Android and good battery are two things that you never see together. To some extent, I agree with that as well. Google has best-optimized their own devices i.e. Google Pixel 4 XL, but Android has always been very resource-intensive by default. Most phones these days have 4,000 mAh or 4,500 mAh battery that can easily give you a full day of use and even then a bit more. However, you can squeeze a lot more battery juice from them if you follow our tips.
Ice Cream Sandwich, the last Android release did address to this issue and have ironed out most of the leaks that were causing all the battery drain, but there are still some tips that you may need to take care of in order to get the maximum battery life from your Android phone.
Battery Saving Tips for Android Phones
We have used almost all the major Android phones released up to date. Battery has been an issue in all of them, but to be very honest, Samsung Galaxy Note 10 with Android 10 (One UI 2.0) is one of the best Android phones when it comes to good battery time. I can almost pull out a 24-hour time with its standard battery and that too, with my extensive heavy usage of emails, social networks and browsing. How? Continue reading below for all the battery-saving tips I have come across so far and even use most of them – when needed.
Let’s get on with the list:
1. Turn off Wi-Fi
It’s better to turn off your wi-fi when not in use or you are nowhere near a wi-fi hotspot. It gets you a considerable amount of battery time if you turn the wi-fi radio off. How?
Go to Settings > Wi-Fi > OFF.
2. Turn off Bluetooth
Same goes with bluetooth. No need to keep it turned on when not in use. The bluetooth radio sucks up your battery life even when you think nothing really is happening over bluetooth. How?
Go to Settings > Bluetooth > OFF.
3. Turn off Background Data for Apps
Many apps go online to fetch or send data/information when not in use. This is why Google brought up the option of data usage in Android 4.0 which shows you which apps and how much data has been used over mobile network and Wi-Fi. It also gives you a quick summary of which apps use how much data when in the foreground and when in the background over which network. If you think apps are using a lot of background data, restrict them from using any. How?
- Go to Settings > Data usage.
- Tap the app that is using most background data
- Scroll to the bottom, and check “Restrict background data” box.

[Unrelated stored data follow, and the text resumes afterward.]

$ cat src/rtl/afrc_pkg.sv
// Shared constants, codes and types of the audio frame reassembly checker.
// No dependencies.
package afrc_pkg;

    localparam int MAX_CHUNK_DEF = 1024;
    localparam int HDR_BYTES     = 8;
    localparam int HDR_IDX_W     = 3;
    localparam int MIN_FRAME     = HDR_BYTES + 2;

    localparam logic [7:0] MAGIC_A = 8'h4A;  // 'J'
    localparam logic [7:0] MAGIC_B = 8'h41;  // 'A'

    // request kinds
    localparam logic [1:0] REQ_BEGIN = 2'd0;
    localparam logic [1:0] REQ_STOP  = 2'd1;
    localparam logic [1:0] REQ_DATA  = 2'd2;
    localparam logic [1:0] REQ_READ  = 2'd3;

    // result status codes
    localparam int         STATUS_W   = 4;
    localparam logic [3:0] ST_IGNORED = 4'd0;
    localparam logic [3:0] ST_TAKEN   = 4'd1;
    localparam logic [3:0] ST_READY   = 4'd2;
    localparam logic [3:0] ST_BOUNDS  = 4'd3;
    localparam logic [3:0] ST_DESYNC  = 4'd4;
    localparam logic [3:0] ST_MAGIC   = 4'd5;
    localparam logic [3:0] ST_STREAM  = 4'd6;
    localparam logic [3:0] ST_SEQ     = 4'd7;
    localparam logic [3:0] ST_STARTED = 4'd8;
    localparam logic [3:0] ST_STOPPED = 4'd9;
    localparam logic [3:0] ST_READ    = 4'd10;

    // stream port layout
    localparam int IN_USER_W  = 3;   // req_type, fragment_first
    localparam int IN_DATA_W  = 88;
    localparam int SEQ_W      = 32;
    localparam int BYTE_W     = 8;
    localparam int RIDX_W     = 10;

    // result queue in the back end
    localparam int QDEPTH  = 4;
    localparam int Q_PTR_W = 2;
    localparam int Q_CNT_W = 3;

    typedef struct packed {
        logic       valid;   // item accepted this cycle
        logic [3:0] status;
        logic       rd_hit;  // read request within the payload area
    } t_res_ctl;

endpackage

$ cat src/rtl/afrc_back.sv
// Back end: stage that picks up store read data, then a short result queue
// feeding the output stream. Depends on afrc_pkg.
module afrc_back #(
    parameter int MAX_CHUNK = afrc_pkg::MAX_CHUNK_DEF
) (
    input  logic                                i_clk,
    input  logic                                i_rst_n,
    input  afrc_pkg::t_res_ctl                  i_ctl,
    input  logic [$clog2(MAX_CHUNK+1)-1:0]      i_plen,
    input  logic [afrc_pkg::SEQ_W-1:0]          i_seq,
    input  logic [afrc_pkg::BYTE_W-1:0]         i_rdata,
    output logic                                o_ready,
    output logic                                o_valid,
    input  logic                                i_pop_ready,
    output logic [afrc_pkg::STATUS_W-1:0]       o_status,
    output logic [$clog2(MAX_CHUNK+1)-1:0]      o_plen,
    output logic [afrc_pkg::SEQ_W-1:0]          o_seq,
    output logic [afrc_pkg::BYTE_W-1:0]         o_rdata
);

    localparam int PLEN_W = $clog2(MAX_CHUNK + 1);
    localparam int QD     = afrc_pkg::QDEPTH;
    localparam int PW     = afrc_pkg::Q_PTR_W;
    localparam int CW     = afrc_pkg::Q_CNT_W;

    logic                              r_s1_v;
    logic [afrc_pkg::STATUS_W-1:0]     r_s1_status;
    logic [PLEN_W-1:0]                 r_s1_plen;
    logic [afrc_pkg::SEQ_W-1:0]        r_s1_seq;
    logic                              r_s1_hit;

    logic [afrc_pkg::STATUS_W-1:0]     r_q_status [QD];
    logic [PLEN_W-1:0]                 r_q_plen   [QD];
    logic [afrc_pkg::SEQ_W-1:0]        r_q_seq    [QD];
    logic [afrc_pkg::BYTE_W-1:0]       r_q_rdata  [QD];
    logic [PW-1:0]                     r_wp, r_rp;
    logic [CW-1:0]                     r_cnt, n_cnt;
    logic                              push, pop;

    assign push    = r_s1_v;
    assign o_valid = (r_cnt != '0);
    assign pop     = o_valid && i_pop_ready;
    // room must cover the beat still in the read stage
    assign o_ready = (r_cnt + CW'(r_s1_v)) < CW'(QD);

    always_comb begin
        n_cnt = r_cnt;
        if (push && !pop) begin
            n_cnt = r_cnt + CW'(1);
        end else if (pop && !push) begin
            n_cnt = r_cnt - CW'(1);
        end
    end

    always_ff @(posedge i_clk) begin
        if (!i_rst_n) begin
            r_s1_v <= 1'b0;
            r_wp   <= '0;
            r_rp   <= '0;
            r_cnt  <= '0;
        end else begin
            r_s1_v <= i_ctl.valid;
            r_cnt  <= n_cnt;
            if (push) begin
                r_wp <= r_wp + PW'(1);
            end
            if (pop) begin
                r_rp <= r_rp + PW'(1);
            end
        end
    end

    always_ff @(posedge i_clk) begin
        if (i_ctl.valid) begin
            r_s1_status <= i_ctl.status;
            r_s1_plen   <= i_plen;
            r_s1_seq    <= i_seq;
            r_s1_hit    <= i_ctl.rd_hit;
        end
        if (push) begin
            r_q_status[r_wp] <= r_s1_status;
            r_q_plen[r_wp]   <= r_s1_plen;
            r_q_seq[r_wp]    <= r_s1_seq;
            r_q_rdata[r_wp]  <= r_s1_hit ? i_rdata : '0;
        end
    end

    assign o_status = r_q_status[r_rp];
    assign o_plen   = r_q_plen[r_rp];
    assign o_seq    = r_q_seq[r_rp];
    assign o_rdata  = r_q_rdata[r_rp];

endmodule

$ cat config.mk
export PLATFORM = sky130hd
export DESIGN_NAME = afrc_back
export DESIGN_NICKNAME = d
export VERILOG_FILES = /design/src/rtl/afrc_pkg.sv /design/src/rtl/afrc_back.sv
export SDC_FILE = /design/constraint.sdc
export NUM_CORES = 1
export LEC_CHECK = 0
export BUFFER_PORTS_ARGS = -buffer_cell sky130_fd_sc_hd__buf_2
export CORE_ASPECT_RATIO = 1.25
export CORE_MARGIN = 1
export CORE_UTILIZATION = 50
export CTS_BUF_LIST = sky130_fd_sc_hd__clkbuf_4 sky130_fd_sc_hd__clkbuf_8
export DETAILED_ROUTE_END_ITERATION = 10
export GPL_TIMING_DRIVEN = 0
export PLACE_DENSITY_LB_ADDON = 0.12
export SYNTH_ARGS = -nofsm -noshare
export SYNTH_HDL_FRONTEND = slang
export SYNTH_SLANG_ARGS = --single-unit
$ cat constraint.sdc
create_clock -name i_clk -period 3.2 [get_ports i_clk]
set_input_delay 0.64 -clock i_clk [delete_from_list [all_inputs] [get_ports i_clk]]
set_output_delay 0.64 -clock i_clk [all_outputs]
set_load 0.005 [all_outputs]
==> run metrics <==
outcome=complete, no violations; P per Cell Area=716 nW/um^2; Worst Hold Slack=0.286 ns; Placer Congestion=0.703; R2R Path Start=r_cnt[0]; drt total wl=16.9 mm; Nets=619; clk slew on worst S/H paths=0.06 ns; total track usage=17.4%; mapped cell area=10,000 sq um; Crit Path Class=flop to output port; # hold bufs at CTS=0; Hold Vio Cnt, Final=0; CTS H-tree depth=2; post-CTS sizing=0; # DRC=0; CP required=2.56 ns; number of synthesized register bits=278; clk sinks=278; grt ovf=0; final period utilization=80.0%; 1st-pass router iterations=4; RSZ-0062 raised after global routing=no; fin. max-slew vios=0; antenna violations before repair=1; CTS Buffer Depth=3; fin util=60.6%; fillcell total=1,438; Starting Density=51.2%; Setup Skew=0.0210 ns; Reg-to-Reg End=r_cnt[2]; I/O pins=117; HP Class=primary input to flop; Final ANT Viol Nets=0; Core ar.=19,500 sq um; Site Rows=57; first-pass GRT wire length=26.2 mm; layout cell share with drive strength beyond 1=43.5%; Mean Syn Cell Area=25.7 sq um; Setup crit end=o_plen[5]; crit path launch type=flop; DP Wirelength=9.58 mm; clk_lat worst skew=0.53 ns; Ys Warns=0; vias in the first global route=4,760; Max-Cap Viols=0; Layout area overhead=18.3%; Slew headroom=47.4%; largest net degree at the start of global routing=50; leakage=4.02 nW; post-route minimum period=2.56 ns; crit-path max FO=10; maximum vdd drop=0.000416 V; Distinct cells, synth=22; post-route setup TNS=0 ns; die width=129 microns; Cells on Worst Hold Path=1; DR iter-0 viols=253; Die Y=160 microns; post-synthesis sequential area ratio=82.4%; DR vias=4,360; CTS tree=yes; post-synthesis net count=455; IO buf count=116; FF-to-FF path depth=7; Setup Fix Bufs, Post-CTS=0; Cells after Synth=389; Max Freq=391 MHz; wire length per cell=19.8 microns; Final setup viols=0; Arr. time, crit path=1.92 ns; Num CTS Buffers=42; r2r setup slk=1.10 ns; via/cell ratio=5.13; Worst setup EP type=output port; Slew @ Worst Pin=0.789 ns; clk root buf=clkbuf_8; die area=20,600 sq um
cells by family after synthesis:
group | after synthesis | share of synthesized area, %
AO/OA/AOI/OAI | 4 | 0.500
XOR/XNOR | 6 | 0.525
adder cells (fa/ha/maj) | 6 | 0.825
buffers and inverters | 15 | 1.53
flip-flops | 278 | 82.4
multiplexers | 57 | 12.8
AND/OR/NAND/NOR | 23 | 1.43
layout make-up:
| class | instances | area [sq um] | area share (%) |
|---|---|---|---|
| Timing Repair Buffer | 120 | 693 | 5.86 |
| Inverter | 3 | 11.3 | 0.0952 |
| Sequential cell | 278 | 8250 | 69.7 |
| Multi-Input combinational cell | 96 | 1620 | 13.6 |
| Clock buffer | 62 | 734 | 6.21 |
| Clock inverter | 13 | 56.3 | 0.476 |
| Buffer | 12 | 141 | 1.19 |
| Antenna cell | 1 | 2.50 | 0.0211 |
| Tap cell | 265 | 332 | 2.80 |
layer usage:
metal | track usage, % | routed length, microns | vias to the layer above | share of wire [%]
li1 | - | - | 1978 | -
met1 | 22.2 | 6990 | 2244 | 41
met2 | 29.1 | 8750 | 113 | 52
met3 | 4.46 | 878 | 25 | 5.2
met4 | 5.83 | 243 | 0 | 1.4
met5 | 0 | 0 | - | 0
report_power, final:
group	total, W	internal (W)	switching, W	leakage, nW
registers	0.00429	0.00418	0.000109	2.56
clock network	0.00271	0.00147	0.00124	0.423
logic	0.00148	0.000856	0.000628	1.05
total	0.00848	0.00650	0.00198	4.02
cell usage after synthesis:
master    count  area share [%]
dfxtp_1      10             2.0
mux4_1        5             1.3
and2_1       18             1.1
xor2_1        3            0.26
edfxtp_1    268              80
mux2i_1       2            0.20
mux4_2       50              11
nand3_1       1           0.050
ha_1          5            0.63
o31ai_4       1            0.21
o311ai_2      1            0.16
o21ai_0       1           0.050
a21boi_0      1           0.075
buf_12        5             1.0
buf_6         1            0.11
clkbuf_2      1           0.050
buf_2         5            0.25
xnor2_1       3            0.26
fa_1          1            0.20
or3_1         2            0.13
inv_1         3            0.11
nor2b_1       2            0.13
how the worst min path moves through the flow:
stage | startpoint | endpoint | slack (ns)
floorplan | r_s1_plen[0] | r_q_plen[0][0] | 0.46
global placement | r_s1_seq[15] | r_q_seq[3][15] | 0.47
detailed placement | r_s1_seq[17] | r_q_seq[1][17] | 0.48
CTS | i_ctl[4] | r_s1_status[3] | 0.25
global route | i_plen[8] | r_s1_plen[8] | 0.24
finish | i_seq[0] | r_s1_seq[0] | 0.29
flip-flops by register name, indices dropped and copies added, names as in the netlist, named ones only:
| name | cells |
|---|---|
| r_q_seq | 128 |
| r_s1_seq | 32 |
| r_s1_status | 4 |
| r_q_status | 16 |
| r_rp | 2 |
| r_cnt | 3 |
| r_s1_hit | 1 |
| push | 1 |
| r_s1_plen | 11 |
| r_q_rdata | 32 |
| r_q_plen | 44 |
| r_wp | 2 |
placed cells by master, fill, tap and decap left out, types with 3 or more instances in the layout:
master    instances
clkbuf_4         19
and2_1           14
clkinv_1          9
buf_16            4
and2_4            4
xor2_1            3
dfxtp_1          10
mux4_1            5
xnor2_1           3
clkbuf_8         43
buf_12            5
clkinv_2          3
mux4_2           50
buf_2           120
inv_1             3
edfxtp_1        268
ha_1              5
critical path, cell delays in order, from the launching register on:
cell      delay (ns)
dfxtp_1         0.30
clkbuf_2        0.25
buf_2           0.35
mux4_2          0.36
buf_2           0.14
per-stage QoR:
step                      power [W]  area (sq um)  worst slack (ns)  std cells
after floorplan             0.00534         10000             0.937        389
after global placement      0.00585         10900            -0.209        770
after detailed placement    0.00589         11000             0.948        774
after CTS                   0.00861         11800             0.560        849
after global routing        0.00888         11800             0.514        849
final                       0.00848         11800             0.639        850
(Power assumes the default switching activity.)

That specific app will now not use your mobile data when in the background. Want to know how to restric background data for ALL the apps? See: How to Restrict Background Data for Apps.
4. Set Display Brightness to Automatic or Minimum
Display is the part which uses most of your battery, in almost every device. And with Android phones getting bigger and bigger display screens almost every other month, this surely is a problem with heavy users. We recommend to keep your display brightness level to the minimum or set it to automatic. Automatic should adjust the brightness level according the room lighting you are in. ‘Automatic’ is what we use. How to do?
- Go to Settings > Display > Brightness.
- Check “Automatic brightness” and tap OK.
You should notice a considerable amount of reduced battery usage under Settings > Battery for ‘Screen’ now.